Tampa Fire Rescue Capt. Bill Wade said officials might not determine a cause for days, given the complexity of the damage. Workers removed an unstable wall and propped up a roof inside the business to allow investigators a better view, he said.
The auto repair business is at the west end of a building at a Citgo station across the street from Chamberlain High School. The building also contains a convenience store and deli, which Wade said sustained smoke damage.
Two cars burned at the auto shop, but the gas station's pumps appear unharmed, Wade said.
Browne arrived at work at Nicola's Donuts on Busch Boulevard about midnight. Two minutes after midnight, he and owner Eric Frantz heard an explosion.
"The roof blew off the place," Frantz recalled. "You could feel it."
"It was like a cannon going off. Boom," Browne said.
Within seconds, they heard another noise: screaming. They dashed across the street to find the wounded man.
"I could tap his boot, but I couldn't grab it," Browne said. "I kept trying to get as close as I could to him, but it was just so hot and so intense. ... It was horrible."
Behind the Citgo station, resident Joni Mead, 77, said she also was startled by the explosions.
"I was lying in bed watching the election, and I felt the house shake," she said Wednesday. "I thought, 'What in the world is that?'"
Mead said she saw nothing when she looked out her front window, then heard three more explosions. She looked out her back porch. "I saw the flames shooting through the trees."
Police asked her and other neighbors to leave the area, in case the fire spread. "It sure was scary. I was just shaking all over," she said.
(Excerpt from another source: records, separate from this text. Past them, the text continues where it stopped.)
## src/rtl/usb_speed_pkg.sv

```systemverilog
package usb_speed_pkg;
  typedef enum logic [0:0] {
    LINK_DETACHED = 1'b0,
    LINK_ATTACHED = 1'b1
  } link_state_e;

  localparam int unsigned CFG_SPEED_BIT = 7;
endpackage

```

## src/rtl/usb_sp_sync.sv

```systemverilog
module usb_sp_sync #(
  parameter int unsigned STAGES = 2,
  parameter int unsigned WIDTH  = 1
) (
  input  logic             clk,
  input  logic             rst_n,
  input  logic [WIDTH-1:0] d_in,
  output logic [WIDTH-1:0] q_out
);
  logic [STAGES-1:0][WIDTH-1:0] pipe_q;

  always_ff @(posedge clk or negedge rst_n) begin
    if (!rst_n) pipe_q[0] <= '0;
    else        pipe_q[0] <= d_in;
  end

  for (genvar s = 1; s < STAGES; s++) begin : g_stage
    always_ff @(posedge clk or negedge rst_n) begin
      if (!rst_n) pipe_q[s] <= '0;
      else        pipe_q[s] <= pipe_q[s-1];
    end
  end

  assign q_out = pipe_q[STAGES-1];
endmodule

```

## src/rtl/usb_sp_cfg.sv

```systemverilog
module usb_sp_cfg (
  input  logic clk,
  input  logic rst_n,
  input  logic boot_done,
  input  logic boot_present,
  input  logic boot_bit,
  input  logic fw_wr,
  input  logic fw_wdata,
  output logic locked,
  output logic fw_bit,
  output logic boot_seen
);
  logic locked_d, fw_bit_d, seen_d;
  logic take_boot;

  // Only the first completion pulse after power-on counts.
  assign take_boot = boot_done && !boot_seen;

  always_comb begin
    locked_d = locked;
    fw_bit_d = fw_bit;
    seen_d   = boot_seen;
    if (take_boot) begin
      seen_d = 1'b1;
      if (boot_present) begin
        locked_d = boot_bit;
        fw_bit_d = boot_bit;
      end
    end else if (fw_wr && !locked) begin
      fw_bit_d = fw_wdata;
    end
  end

  always_ff @(posedge clk or negedge rst_n) begin
    if (!rst_n) begin
      locked    <= 1'b0;
      fw_bit    <= 1'b0;
      boot_seen <= 1'b0;
    end else begin
      locked    <= locked_d;
      fw_bit    <= fw_bit_d;
      boot_seen <= seen_d;
    end
  end
endmodule

```

## src/rtl/usb_sp_attach.sv

```systemverilog
module usb_sp_attach
  import usb_speed_pkg::*;
(
  input  logic clk,
  input  logic rst_n,
  input  logic ext_ok,
  input  logic cable_ok,
  input  logic boot_seen,
  input  logic chirp_req,
  output logic pullup_en,
  output logic chirp_en
);
  link_state_e state_q, state_d;
  logic        chirp_q, chirp_d;
  logic        ready;

  assign ready = ext_ok && cable_ok && boot_seen;

  always_comb begin
    state_d = state_q;
    chirp_d = chirp_q;
    unique case (state_q)
      LINK_DETACHED: begin
        if (ready) begin
          state_d = LINK_ATTACHED;
          chirp_d = chirp_req;
        end
      end
      LINK_ATTACHED: begin
        if (!ready) begin
          state_d = LINK_DETACHED;
          chirp_d = 1'b0;
        end
      end
      default: begin
        state_d = LINK_DETACHED;
        chirp_d = 1'b0;
      end
    endcase
  end

  always_ff @(posedge clk or negedge rst_n) begin
    if (!rst_n) begin
      state_q <= LINK_DETACHED;
      chirp_q <= 1'b0;
    end else begin
      state_q <= state_d;
      chirp_q <= chirp_d;
    end
  end

  assign pullup_en = (state_q == LINK_ATTACHED);
  assign chirp_en  = chirp_q;
endmodule

```

## src/rtl/usb_speed_policy.sv

```systemverilog
module usb_speed_policy
  import usb_speed_pkg::*;
#(
  parameter int unsigned SYNC_STAGES = 2,
  parameter int unsigned CFG_WIDTH   = 8
) (
  input  logic                 clk,
  input  logic                 por_n,
  input  logic                 ext_rst_n,
  input  logic                 cable_in,
  input  logic                 boot_done,
  input  logic                 boot_present,
  input  logic [CFG_WIDTH-1:0] boot_byte,
  input  logic                 fw_wr,
  input  logic                 fw_wdata,
  output logic                 fw_speed_dis,
  output logic                 pullup_en,
  output logic                 chirp_en,
  output logic [1:0]           status
);
  localparam int unsigned LVL_W = 2;

  logic             rst_n_int;
  logic [LVL_W-1:0] lvl_sync;
  logic             locked, fw_bit, boot_seen;

  usb_sp_sync #(.STAGES(SYNC_STAGES), .WIDTH(1)) u_por_sync (
    .clk  (clk),
    .rst_n(por_n),
    .d_in (1'b1),
    .q_out(rst_n_int)
  );

  usb_sp_sync #(.STAGES(SYNC_STAGES), .WIDTH(LVL_W)) u_lvl_sync (
    .clk  (clk),
    .rst_n(rst_n_int),
    .d_in ({ext_rst_n, cable_in}),
    .q_out(lvl_sync)
  );

  usb_sp_cfg u_cfg (
    .clk         (clk),
    .rst_n       (rst_n_int),
    .boot_done   (boot_done),
    .boot_present(boot_present),
    .boot_bit    (boot_byte[CFG_SPEED_BIT]),
    .fw_wr       (fw_wr),
    .fw_wdata    (fw_wdata),
    .locked      (locked),
    .fw_bit      (fw_bit),
    .boot_seen   (boot_seen)
  );

  usb_sp_attach u_attach (
    .clk      (clk),
    .rst_n    (rst_n_int),
    .ext_ok   (lvl_sync[1]),
    .cable_ok (lvl_sync[0]),
    .boot_seen(boot_seen),
    .chirp_req(!(locked || fw_bit)),
    .pullup_en(pullup_en),
    .chirp_en (chirp_en)
  );

  assign fw_speed_dis = fw_bit;
  assign status       = {locked, chirp_en};
endmodule

```
**src/rtl/dds_trunc_pkg.sv**
```systemverilog
package dds_trunc_pkg;

    // Spur class of the truncated field of a tuning word.
    typedef enum logic [1:0] {
        TRC_CLEAN = 2'd0,   // truncated field all zero
        TRC_MIXED = 2'd1,   // between the extremes
        TRC_WORST = 2'd2    // only the top truncated bit set
    } trunc_class_e;

    typedef struct packed {
        logic         bad;  // aliasing word (top bit set)
        trunc_class_e cls;
    } tw_flags_t;

    function automatic trunc_class_e classify(input logic low_zero, input logic half_only);
        trunc_class_e c;
        if (low_zero)       c = TRC_CLEAN;
        else if (half_only) c = TRC_WORST;
        else                c = TRC_MIXED;
        return c;
    endfunction

    localparam tw_flags_t FLAGS_RESET = '{bad: 1'b0, cls: TRC_CLEAN};

endpackage

```
**src/rtl/tz_count.sv**
```systemverilog
module tz_count #(
    parameter int W  = 8,
    parameter int CW = $clog2(W + 1)
) (
    input  logic [W-1:0]  vec,
    output logic [CW-1:0] zeros
);
    // Scan from the top so the lowest set bit wins; all-zero gives W.
    always_comb begin
        zeros = CW'(W);
        for (int i = W - 1; i >= 0; i--) begin
            if (vec[i]) zeros = CW'(i);
        end
    end
endmodule

```
**src/rtl/phase_accum.sv**
```systemverilog
module phase_accum #(
    parameter int ACC_W = 32
) (
    input  logic             clk,
    input  logic             rst,
    input  logic             load,
    input  logic [ACC_W-1:0] tune_in,
    output logic [ACC_W-1:0] acc_out
);
    logic [ACC_W-1:0] step_q;

    // Modulo 2^ACC_W: the carry out of the top bit is simply dropped.
    always_ff @(posedge clk) begin
        if (rst) begin
            acc_out <= '0;
            step_q  <= '0;
        end else if (load) begin
            acc_out <= '0;
            step_q  <= tune_in;
        end else begin
            acc_out <= acc_out + step_q;
        end
    end
endmodule

```
**src/rtl/tw_classifier.sv**
```systemverilog
module tw_classifier
    import dds_trunc_pkg::*;
#(
    parameter int ACC_W = 32,
    parameter int TR_W  = 20
) (
    input  logic [ACC_W-1:0] tune_in,
    output tw_flags_t        flags,
    output logic [ACC_W:0]   period
);
    localparam int ZW = $clog2(ACC_W + 1);
    localparam logic [ACC_W:0]  ONE  = 1;
    localparam logic [TR_W-1:0] HALF = {1'b1, {(TR_W-1){1'b0}}};

    logic [ZW-1:0]   tz;
    logic [TR_W-1:0] low;
    int              sh;

    tz_count #(.W(ACC_W)) u_tz (
        .vec   (tune_in),
        .zeros (tz)
    );

    assign low = tune_in[TR_W-1:0];

    always_comb begin
        flags.bad = tune_in[ACC_W-1];
        flags.cls = classify(low == '0, low == HALF);
        // 2^A / gcd(T, 2^A) = 2^(A - trailing zeros of T)
        sh     = ACC_W - int'(tz);
        period = ONE << sh;
    end
endmodule

```
**src/rtl/alias_fold.sv**
```systemverilog
module alias_fold #(
    parameter int TR_W = 20
) (
    input  logic [TR_W-1:0] trunc_in,
    output logic [TR_W-1:0] etw,
    output logic [TR_W-1:0] harmonics
);
    localparam int ZW = $clog2(TR_W + 1);
    localparam logic [TR_W-1:0] HALF = {1'b1, {(TR_W-1){1'b0}}};

    logic [ZW-1:0] tz;

    // Upper half of the field aliases: fold to 2^B - value (two's negate).
    always_comb begin
        if (trunc_in[TR_W-1]) etw = (~trunc_in) + 1'b1;
        else                  etw = trunc_in;
    end

    tz_count #(.W(TR_W)) u_tz (
        .vec   (etw),
        .zeros (tz)
    );

    always_comb begin
        if (etw == '0) harmonics = '0;
        else           harmonics = HALF >> tz;
    end
endmodule

```
**src/rtl/dds_trunc_accum.sv**
```systemverilog
module dds_trunc_accum
    import dds_trunc_pkg::*;
#(
    parameter int ACC_W = 32,
    parameter int PH_W  = 12
) (
    input  logic                  clk,
    input  logic                  rst,
    input  logic                  load,
    input  logic [ACC_W-1:0]      tune_in,
    output logic [PH_W-1:0]       phase_word,
    output logic [ACC_W-PH_W-1:0] trunc_word,
    output logic                  tune_bad,
    output logic                  spur_free,
    output logic                  worst_case,
    output logic [ACC_W:0]        period,
    output logic [ACC_W-PH_W-1:0] etw,
    output logic [ACC_W-PH_W-1:0] harmonics
);
    localparam int TR_W = ACC_W - PH_W;
    localparam logic [ACC_W:0] ONE = 1;

    logic [ACC_W-1:0] acc;
    tw_flags_t        flags_d, flags_q;
    logic [ACC_W:0]   period_d;
    logic [TR_W-1:0]  etw_d, harm_d;

    phase_accum #(.ACC_W(ACC_W)) u_acc (
        .clk     (clk),
        .rst     (rst),
        .load    (load),
        .tune_in (tune_in),
        .acc_out (acc)
    );

    assign phase_word = acc[ACC_W-1:TR_W];
    assign trunc_word = acc[TR_W-1:0];

    tw_classifier #(.ACC_W(ACC_W), .TR_W(TR_W)) u_cls (
        .tune_in (tune_in),
        .flags   (flags_d),
        .period  (period_d)
    );

    alias_fold #(.TR_W(TR_W)) u_fold (
        .trunc_in  (tune_in[TR_W-1:0]),
        .etw       (etw_d),
        .harmonics (harm_d)
    );

    // Status registers: reset state matches a zero tuning word.
    always_ff @(posedge clk) begin
        if (rst) begin
            flags_q   <= FLAGS_RESET;
            period    <= ONE;
            etw       <= '0;
            harmonics <= '0;
        end else if (load) begin
            flags_q   <= flags_d;
            period    <= period_d;
            etw       <= etw_d;
            harmonics <= harm_d;
        end
    end

    assign tune_bad   = flags_q.bad;
    assign spur_free  = (flags_q.cls == TRC_CLEAN);
    assign worst_case = (flags_q.cls == TRC_WORST);
endmodule

```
Meanwhile, at the gas station, Browne said he held out a long piece of metal for the man to grab, with no success. "I kept calling to him," he said. "I said, 'Hold on, hold on, the paramedics are coming. Just hold on.'"
Tampa police Officer Ed Croissant and Cpl. Jim Thompson arrived moments before the fire crews, but the heat also kept them at bay.
Browne said the officers used small fire extinguishers to spray the blaze, but that seemed to make the flames worse.
Firefighters in standard bunker gear pulled the wounded man from the building, but it was too late, Wade said.
Browne said he felt frustrated over not being able to do more.
"To be there, helpless. ..." he said. "I had to do something. I couldn't just stand there. ... Even if I could just talk to him until he left this Earth, I had to do something."